Debido a que es completamente hombre, Cristo puede interceder por la humanidad como nuestro sumo sacerdote y "expiar los pecados del pueblo" (Hebreos 2:17). Su sacerdocio no es terrenal ni limitado en el tiempo, como el de Aarón, como nos dice el apóstol en Hebreos, sino más bien un sacerdocio eterno prefigurado por el misterioso Melquisedec (Gen 14:18-20; Salmo 2:7). Mientras que los sacrificios aarónicos nunca podían eliminar verdaderamente los pecados del pueblo (de ahí la necesidad de repetirlo anualmente en el Yom Kippur), la expiación de Jesús se hizo de "una vez para siempre, ofreciéndose a sí mismo" (Hebreos 7:27). Y con su ascensión a los cielos y su sentado a la diestra del Padre, entra en el Santuario celestial para realizar una "redención eterna" (Heb 9:12), abriendo así la puerta del paraíso para aquellos que son "rociados con su sangre" a través de los sacramentos del bautismo y la recepción de la Eucaristía. San Cirilo de Alejandría escribe: "Porque al encontrarnos desechados y viviendo fuera de la ciudad santa y bendita, es decir, la Iglesia de Dios, Cristo vino a nosotros llevando nuestra imagen. Y examinándonos, nos purificó a través del santo bautismo y por su Cuerpo".2 Para aquellos que entran en este nuevo pacto en su sangre y, por lo tanto, se convierten en miembros de su cuerpo, la Iglesia, Cristo puede liberarlos del poder del pecado, la muerte y la corrupción al unirlos a sí mismo, "porque el que santifica y los que son santificados, de uno son todos" (Hebreos 2:11).

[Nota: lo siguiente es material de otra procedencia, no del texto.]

==> trial 7: inputs <==
==> flow/design.v (excerpt) <==
module k580vm80a
(
   input         pin_clk,        
   input         pin_f1,         
   input         pin_f2,         
   input         pin_reset,      
   output [15:0] pin_a,          
   output  [7:0] pin_dout,       
   input   [7:0] pin_din,        
   output        pin_aena,       
   output        pin_dena,       
   input         pin_hold,      
   output        pin_hlda,      
   input         pin_ready,     
   output        pin_wait,      
   input         pin_int,       
   output        pin_inte,      
   output        pin_sync,      
   output        pin_dbin,      
   output        pin_wr_n
);
==> flow/config.mk <==
export PLATFORM = sky130hd
export DESIGN_NAME = k580vm80a
export DESIGN_NICKNAME = k580vm80a
export VERILOG_FILES = /design/flow/design.v
export SDC_FILE = /design/flow/constraint.sdc
export NUM_CORES = 4
export LEC_CHECK = 0
export CAP_MARGIN = 20
export CORE_MARGIN = 2
export CORE_UTILIZATION = 72
export CTS_CLUSTER_DIAMETER = 394
export CTS_CLUSTER_SIZE = 99
export PLACE_DENSITY = 0.39
export SETUP_SLACK_MARGIN = -0.3
export SLEW_MARGIN = 20
export TNS_END_PERCENT = 10
==> flow/constraint.sdc <==
create_clock -name core_clock -period 2.98 [get_ports {pin_clk}]
set_input_delay 0.5960 -clock core_clock [delete_from_list [all_inputs] [get_ports {pin_clk}]]
set_output_delay 0.5960 -clock core_clock [all_outputs]
set_load 0.01 [all_outputs]
run.sh (not shown) runs the stock make flow with config.mk's settings and CLKGATE_MAP_FILE=.
==> inputs of trial 91, as changes to trial 7 <==
==> flow/config.mk (replaced) <==
export PLATFORM = sky130hd
export DESIGN_NAME = k580vm80a
export DESIGN_NICKNAME = k580vm80a
export VERILOG_FILES = /design/flow/design.v
export SDC_FILE = /design/flow/constraint.sdc
export NUM_CORES = 4
export LEC_CHECK = 0
export CAP_MARGIN = 35
export CORE_MARGIN = 5
export CORE_UTILIZATION = 40
export CTS_CLUSTER_SIZE = 56
export GPL_TIMING_DRIVEN = 0
export MIN_ROUTING_LAYER = met1
export SLEW_MARGIN = 20
export TNS_END_PERCENT = 40
==> flow/constraint.sdc (replaced) <==
create_clock -name core_clock -period 3.88 [get_ports {pin_clk}]
set_input_delay 0.7760 -clock core_clock [delete_from_list [all_inputs] [get_ports {pin_clk}]]
set_output_delay 0.7760 -clock core_clock [all_outputs]
set_load 0.01 [all_outputs]
==> comparison <==
Trial 7 died in global routing (ODB-0269). Trial 91 ran to the end with violations: negative setup slack.
In area after synthesis, trial 7 and trial 91 do not differ.
In synthesized cell count, trial 7 and trial 91 do not differ.
Between trial 91 and trial 7, the lower die area is in trial 7 (gap about 90%, measured against trial 7).
==> figures <==
| quantity | trial 91 | trial 7 |
|---|---|---|
| Initial Utilization | 40.7% | 72.9% |
| Final estimated routing congestion in global placement | 1.03 | 1.13 |
| Post-CTS resize count | 135 | 63 |
| Estimated wirelength of the detail-placed design | 36.5 mm | 38.2 mm |
| Core region area | 0.0346 mm^2 | 0.0193 mm^2 |
| Num rows | 68 | 51 |
| Die X | 198 um | 144 um |
| Die extent in y | 198 um | 144 um |
| Setup fix buffers added after clock tree synthesis | 59 | 10 |
| Status | finished with violations | did not finish |
| Failing step | - | global routing |
| Layout check failures | negative setup slack | - |
| Instance count after placement with tap cells included | 1828 | 1888 |

---

==> run a <==
Starting RTL as in the previous note.
## k580vm80a
module k580vm80a
(
   input         pin_clk,        
   input         pin_f1,         
   input         pin_f2,         
   input         pin_reset,      
   output [15:0] pin_a,          
   output  [7:0] pin_dout,       
   input   [7:0] pin_din,        
   output        pin_aena,       
   output        pin_dena,       
   input         pin_hold,      
   output        pin_hlda,      
   input         pin_ready,     
   output        pin_wait,      
   input         pin_int,       
   output        pin_inte,      
   output        pin_sync,      
   output        pin_dbin,      
   output        pin_wr_n
);
wire  [7:0]    d;
reg   [7:0]    db, di;
reg   [15:0]   a;
wire           clk, f1, f2;
reg            abufena, db_ena, db_stb, dbin_pin, dbinf2;
reg            reset;
wire           ready;
wire           dbin_ext;
reg            t851, t404, t382, t383, t712, t735, t773;
reg            hold, hlda_pin;
wire           hlda, h889;
reg            wr_n, t1124, t1011, sync;
wire           ready_int;
reg   [15:0]   r16_pc, r16_hl, r16_de, r16_bc, r16_sp, r16_wz, mxo;
wire  [15:0]   mxi;
wire           mxr0, mxr1, mxr2, mxr3, mxr4, mxr5;
wire           mxwh, mxwl, mxrh, mxrl, mxw16, mxwadr;
wire           dec16, inc16, iad16;
  ...
clock: 6.51 ns
lec_check: 0
cap_margin: 25
cell_pad_in_sites_detail_placement: 0
core_margin: 9
core_utilization: 15
cts_cluster_size: 81
hold_slack_margin: -0.07
max_routing_layer: met4
min_routing_layer: met2
place_density_lb_addon: 0.17
setup_slack_margin: -0.13
slew_margin: 20
tns_end_percent: 95
==> run b: changes against run a <==
- CAP_MARGIN: 25 -> 20
- CELL_PAD_IN_SITES_DETAIL_PLACEMENT: 0 -> default
- CORE_MARGIN: 9 -> 2
- CORE_UTILIZATION: 15 -> 40
- CTS_CLUSTER_SIZE: 81 -> default
- HOLD_SLACK_MARGIN: -0.07 -> default
- MAX_ROUTING_LAYER: met4 -> default
- MIN_ROUTING_LAYER: met2 -> default
- PLACE_DENSITY_LB_ADDON: 0.17 -> default
- SETUP_SLACK_MARGIN: -0.13 -> default
- TNS_END_PERCENT: 95 -> default
==> flow/constraint.sdc (replaced) <==
create_clock -name core_clock -period 6.48 [get_ports {pin_clk}]
set_input_delay 1.2960 -clock core_clock [delete_from_list [all_inputs] [get_ports {pin_clk}]]
set_output_delay 1.2960 -clock core_clock [all_outputs]
set_load 0.01 [all_outputs]
==> run c: changes against run a <==
- ABC_AREA: default -> 1
- CAP_MARGIN: 25 -> 20
- CELL_PAD_IN_SITES_DETAIL_PLACEMENT: 0 -> default
- CORE_MARGIN: 9 -> 2
- CORE_UTILIZATION: 15 -> 68
- CTS_CLUSTER_DIAMETER: default -> 360
- CTS_CLUSTER_SIZE: 81 -> 14
- HOLD_SLACK_MARGIN: -0.07 -> default
- MAX_ROUTING_LAYER: met4 -> default
- MIN_ROUTING_LAYER: met2 -> default
- PLACE_DENSITY_LB_ADDON: 0.17 -> 0.06
- SETUP_SLACK_MARGIN: -0.13 -> default
- TNS_END_PERCENT: 95 -> default
==> flow/constraint.sdc (replaced) <==
create_clock -name core_clock -period 3.71 [get_ports {pin_clk}]
set_input_delay 0.7420 -clock core_clock [delete_from_list [all_inputs] [get_ports {pin_clk}]]
set_output_delay 0.7420 -clock core_clock [all_outputs]
set_load 0.01 [all_outputs]
==> run d: changes against run a <==
- ABC_AREA: default -> 1
- CAP_MARGIN: 25 -> 20
- CELL_PAD_IN_SITES_DETAIL_PLACEMENT: 0 -> default
- CORE_MARGIN: 9 -> 2
- CORE_UTILIZATION: 15 -> 66
- CTS_CLUSTER_SIZE: 81 -> 29
- HOLD_SLACK_MARGIN: -0.07 -> default
- MAX_ROUTING_LAYER: met4 -> default
- MIN_ROUTING_LAYER: met2 -> default
- PLACE_DENSITY_LB_ADDON: 0.17 -> default
- SETUP_SLACK_MARGIN: -0.13 -> 0.76
- TNS_END_PERCENT: 95 -> default
==> flow/constraint.sdc (replaced) <==
create_clock -name core_clock -period 3.78 [get_ports {pin_clk}]
set_input_delay 0.7560 -clock core_clock [delete_from_list [all_inputs] [get_ports {pin_clk}]]
set_output_delay 0.7560 -clock core_clock [all_outputs]
set_load 0.01 [all_outputs]
==> results <==
Outcome: run a complete, no violations; run b complete, no violations; run c complete, but fails checks; run d complete, but fails checks
Reasons for failing layout checks: run a -; run b -; run c negative setup slack; run d negative setup slack
Final non-clock buffer share: run a 0.0499; run b 0.0430; run c 0.122; run d 0.120
Number of filler instances in the final layout: run a 10.3k; run b 3,221; run c 859; run d 832
Leakage power summed over all cells: run a 5.81 nW; run b 5.60 nW; run c 6.89 nW; run d 7.11 nW
Busiest layer in global routing: run a met3; run b met2; run c met2; run d met2
Worst-case register-to-register setup slack: run a 0.61 ns; run b 0.46 ns; run c -0.68 ns; run d -0.64 ns
Highest clock rate: run a 170 MHz; run b 166 MHz; run c 228 MHz; run d 226 MHz
Depth of the critical timing path with buffers and inverters included: run a 18; run b 15; run c 24; run d 19
First-pass GRT wire length: run a 93,300 um; run b 71,800 um; run c 72,100 um; run d 81,100 um
R2R Path End: run a r16_wz[15]; run b r16_hl[4]; run c r16_de[12]; run d r16_bc[10]
Cells resized by post-CTS repair: run a 0; run b 0; run c 68; run d 96
Clock-cell share of area: run a 0.0642; run b 0.0596; run c 0.0394; run d 0.0503
Placed cell areas: run a 16,200 um2; run b 15,000 um2; run c 15,100 um2; run d 15,100 um2
Met1 WL: run a 0 um; run b 20,900 um; run c 15,800 um; run d 17,100 um
Placed wire-length estimate after detailed placement: run a 48,300 um; run b 35,600 um; run c 32,700 um; run d 33,800 um
Highest-delay cell along the critical path: run a sky130_fd_sc_hd__edfxtp_1; run b sky130_fd_sc_hd__a21oi_1; run c sky130_fd_sc_hd__edfxtp_1; run d sky130_fd_sc_hd__or4_1
Power figures rest on the tool's default switching activity, not on a simulated workload.
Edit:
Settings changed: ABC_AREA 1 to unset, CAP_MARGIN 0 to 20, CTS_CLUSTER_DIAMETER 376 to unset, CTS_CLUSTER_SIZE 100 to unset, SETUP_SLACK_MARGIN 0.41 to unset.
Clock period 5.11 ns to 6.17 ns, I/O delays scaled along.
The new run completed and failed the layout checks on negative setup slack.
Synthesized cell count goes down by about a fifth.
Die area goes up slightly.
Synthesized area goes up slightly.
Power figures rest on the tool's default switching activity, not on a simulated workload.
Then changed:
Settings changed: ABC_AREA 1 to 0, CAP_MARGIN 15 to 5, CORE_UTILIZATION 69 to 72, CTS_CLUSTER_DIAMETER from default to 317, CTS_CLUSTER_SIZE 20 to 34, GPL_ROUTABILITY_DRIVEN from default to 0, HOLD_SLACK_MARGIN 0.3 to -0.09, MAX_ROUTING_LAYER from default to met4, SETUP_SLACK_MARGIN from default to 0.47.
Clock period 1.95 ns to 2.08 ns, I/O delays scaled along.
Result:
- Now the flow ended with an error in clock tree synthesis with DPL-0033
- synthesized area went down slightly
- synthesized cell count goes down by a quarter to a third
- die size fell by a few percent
Setup of run a:
==> flow/design.v (excerpt) <==
module MOTOR_TOP#(   
    parameter C_AXI_ID_WIDTH       = 4,         
    parameter C_AXI_ADDR_WIDTH     = 16,        
    parameter C_AXI_DATA_WIDTH     = 64,        
    parameter C_AXI_NBURST_SUPPORT = 1'b0,      
    parameter C_AXI_BURST_TYPE     = 2'b00,     
    parameter WATCH_DOG_WIDTH      = 12,         
    parameter C_ADDR_SUMOFFSET     =   32'h0000_1000,
    parameter C_ADDR_MOTOR2ETH     =   32'h0000_0000,       
    parameter C_ADDR_ETH2MOTOR     =   32'hE000_0000    
)(    
    input                               sys_clk,
    input                               sys_rst,
   	output                            	saxi_wready,  
   	input [C_AXI_ID_WIDTH-1:0]        	saxi_wid,     
   	input [C_AXI_ADDR_WIDTH-1:0]      	saxi_waddr,   
   	input [7:0]                       	saxi_wlen,    
   	input [2:0]                       	saxi_wsize,   
   	input [1:0]                       	saxi_wburst,  
   	input [1:0]                       	saxi_wlock,   
   	input [3:0]                       	saxi_wcache,  
   	input [2:0]                       	saxi_wprot,   
   	input                             	saxi_wvalid,  
   	output                            	saxi_wd_wready,   
   	input [C_AXI_DATA_WIDTH-1:0]      	saxi_wd_wdata,     
   	input [C_AXI_DATA_WIDTH/8-1:0]    	saxi_wd_wstrb,     
   	input                             	saxi_wd_wlast,     
   	input                             	saxi_wd_wvalid,    
   	output  [C_AXI_ID_WIDTH-1:0]      	saxi_wb_bid,      
   	output  [1:0]                     	saxi_wb_bresp,    
   	output                            	saxi_wb_bvalid,   
   	input                             	saxi_wb_bready,   
   	output                            	saxi_rready,      
   	input [C_AXI_ID_WIDTH-1:0]        	saxi_rid,         
   	input [C_AXI_ADDR_WIDTH-1:0]      	saxi_raddr,       
   	input [7:0]                       	saxi_rlen,        
   	input [2:0]                       	saxi_rsize,       
  ...
make LEC_CHECK=0 ABC_AREA=1 CAP_MARGIN=20 CELL_PAD_IN_SITES_DETAIL_PLACEMENT=2 CELL_PAD_IN_SITES_GLOBAL_PLACEMENT=2 CORE_ASPECT_RATIO=1.06 CORE_MARGIN=2 CORE_UTILIZATION=40 CTS_CLUSTER_DIAMETER=293 GPL_ROUTABILITY_DRIVEN=0 MIN_ROUTING_LAYER=met1 PLACE_DENSITY=0.66 SETUP_SLACK_MARGIN=-0.96 SLEW_MARGIN=5 finish   # period 9.95 ns
run.sh (not shown) runs the stock make flow with config.mk's settings and CLKGATE_MAP_FILE=.
Edits applied to the flow inputs when going from run a to run b:
# run a
export LEC_CHECK = 0
export ABC_AREA = 1
export CAP_MARGIN = 20
export CELL_PAD_IN_SITES_DETAIL_PLACEMENT = 2
export CELL_PAD_IN_SITES_GLOBAL_PLACEMENT = 2
export CORE_ASPECT_RATIO = 1.06
export CORE_MARGIN = 2
export CORE_UTILIZATION = 40
export CTS_CLUSTER_DIAMETER = 293
export GPL_ROUTABILITY_DRIVEN = 0
export MIN_ROUTING_LAYER = met1
export PLACE_DENSITY = 0.66
export SETUP_SLACK_MARGIN = -0.96
export SLEW_MARGIN = 5
create_clock -name core_clock -period 9.95 [get_ports {sys_clk}]
# run b
export LEC_CHECK = 0
export CAP_MARGIN = 20
export CORE_MARGIN = 2
export CORE_UTILIZATION = 58
export SLEW_MARGIN = 20
create_clock -name core_clock -period 5.04 [get_ports {sys_clk}]
==> results <==
In summary, run b completed successfully, with a layout that passed the timing, design-rule and antenna checks. Run b against run a: area of the die now smaller, total length of routed wires now smaller, worst-skew pair later-pin latency comparable.

Starting RTL as in the previous note.
Settings: LEC_CHECK=0, CAP_MARGIN=20, CORE_ASPECT_RATIO=1.45, CORE_MARGIN=2, CORE_UTILIZATION=72, CTS_CLUSTER_SIZE=16, GPL_ROUTABILITY_DRIVEN=1, MIN_ROUTING_LAYER=met1, SETUP_SLACK_MARGIN=0.65, SLEW_MARGIN=20; clock period 5.0 ns.
The baseline completed without violations.
Then changed:
CORE_ASPECT_RATIO = default   (was 1.45)
CORE_UTILIZATION = 17   (was 72)
CTS_CLUSTER_SIZE = default   (was 16)
GPL_ROUTABILITY_DRIVEN = default   (was 1)
MIN_ROUTING_LAYER = default   (was met1)
SETUP_SLACK_MARGIN = default   (was 0.65)
clock period = 14.8 ns   (was 5.0 ns; I/O delays follow)
=>
- total power is lower by well over a third
- hold slack loses 8.2 ps
- sequential share of layout area is lower by 1.7 points
- register-to-register slack gets better by 5100 ps
- die area went up to 4.1 times its value
- sequential power drops by well over a third
- combinational power decreases by well over a third
- routed wire length climbs by roughly a tenth
Then changed:
ABC_AREA = 0   (was default)
CORE_UTILIZATION = 72   (was 17)
CTS_CLUSTER_SIZE = 99   (was default)
clock period = 11.5 ns   (was 14.8 ns; I/O delays follow)
Worst hold slack is about the same.
Die area shrinks by 76%.
Combinational power grows by 26%.
Via count grows by 2.6%.
Then changed:
ABC_AREA = default   (was 0)
CORE_UTILIZATION = 23   (was 72)
CTS_CLUSTER_SIZE = default   (was 99)
clock period = 8.67 ns   (was 11.5 ns; I/O delays follow)
Result:
- The new run completed without violations
- wire length went up by about 12%
- cell count goes up by 28%
- clock-buffer cell count stays the same
- die area increases to 3.1 times its value
- worst hold slack is better by 5.9 ps
- flip-flop count stays the same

En este contexto, somos recordados nuevamente de la oración pronunciada antes de la Gran Entrada por el obispo o sacerdote que sirve la Divina Liturgia: Jesucristo es referido como tanto el "ofrece" como aquel que es sacrificado, el "ofrecido".3 Pero esta oración también afirma que Jesús es también "El que recibe", aquel a quien se hace la ofrenda. Esto se debe a que el Hijo de Dios existe eternamente como una esencia única con el Padre y el Espíritu Santo. Aunque solo el Hijo ha asumido la carne y se ha convertido en nuestro sumo sacerdote y el "solo mediador entre Dios [el Padre] y los hombres" (1 Timoteo 2:5), nunca está separado de las otras dos Personas de la Trinidad. A lo largo de las Escrituras y en la vida de la Iglesia, somos testigos de que las tres personas de la Trinidad actúan en perfecta unidad para llevar a cabo nuestra salvación.
Santificación
Como hemos visto, el sacerdocio de Cristo es el puente entre la vida eterna e infinita de Dios y la vida limitada y física de los seres humanos. Al convertirse en uno de nosotros y, por lo tanto, santificar su naturaleza humana, Cristo hizo posible que experimentáramos su vida divina por gracia (un regalo ofrecido libremente por Dios que transforma al receptor). Desde el momento de su concepción en el vientre de la Santa Virgen y Theotokos María, Jesús divinizó la naturaleza humana que hizo suya y, por extensión, comenzó a santificar toda la creación. Vemos esto demostrado en su vida terrenal mediante señales y prodigios, y por el hecho de que "poder salía de él" (Lucas 6:19) cuando otros tocaban sus vestiduras. Al entrar en nuestra realidad, Dios vuelve a proclamar que el mundo es bueno y comienza a purificarlo de la contaminación espiritual que lo ha mantenido en cautiverio durante tanto tiempo (Romanos 8:21). En Cristo, cada etapa de la vida humana es santificada, desde la concepción hasta la infancia, la juventud y la adultez. Y de igual manera, el mundo que él encuentra es santificado por su presencia. Esto se ve con mayor claridad en la interpretación cristiana primitiva de la Teofanía, que conmemora el bautismo de Cristo en el Jordán. Para los antiguos pueblos, el agua podía simbolizar tanto la vida como la muerte: necesitamos agua para vivir, pero a menudo se convierte en una fuerza destructiva en forma de tormentas, inundaciones y mares turbulentos. También se pensaba que era morada de monstruos y espíritus malignos que gobernaban sobre ella. Al entrar en las aguas del Jordán, Jesús no necesita ser purificado, ya que él mismo es la fuente de vida y regeneración. En lugar de ser purificado, él purifica las aguas, haciendo que los dioses paganos del río y el mar retrocedan (ver Salmo 113[114]:3). Como predicó San Gregorio de Nisa:
"Porque entre todos los ríos, solo el Jordán, al haber recibido en sí mismo las primicias de la santificación y la bendición como si provinieran de una fuente de su propia imagen, derramó el don del bautismo al mundo entero, como si fuera a través de un arroyo y un conducto de agua. Y estas son, de hecho, señales designadas por la obra misma y la cosa en sí de la regeneración que ocurre a través del lavado."4
La Teofanía nos muestra a la Trinidad comenzando a lavar el mundo de la corrupción, un acto que se manifiesta personalmente en nuestro propio bautismo y también se expresa a través de la bendición del Agua Santa en la Iglesia el 6 de enero. Este acto continuo de renovación solo se llevará a cabo completamente en la era venidera, cuando finalmente se revele un "cielo nuevo y una tierra nueva" (Apocalipsis 21:1).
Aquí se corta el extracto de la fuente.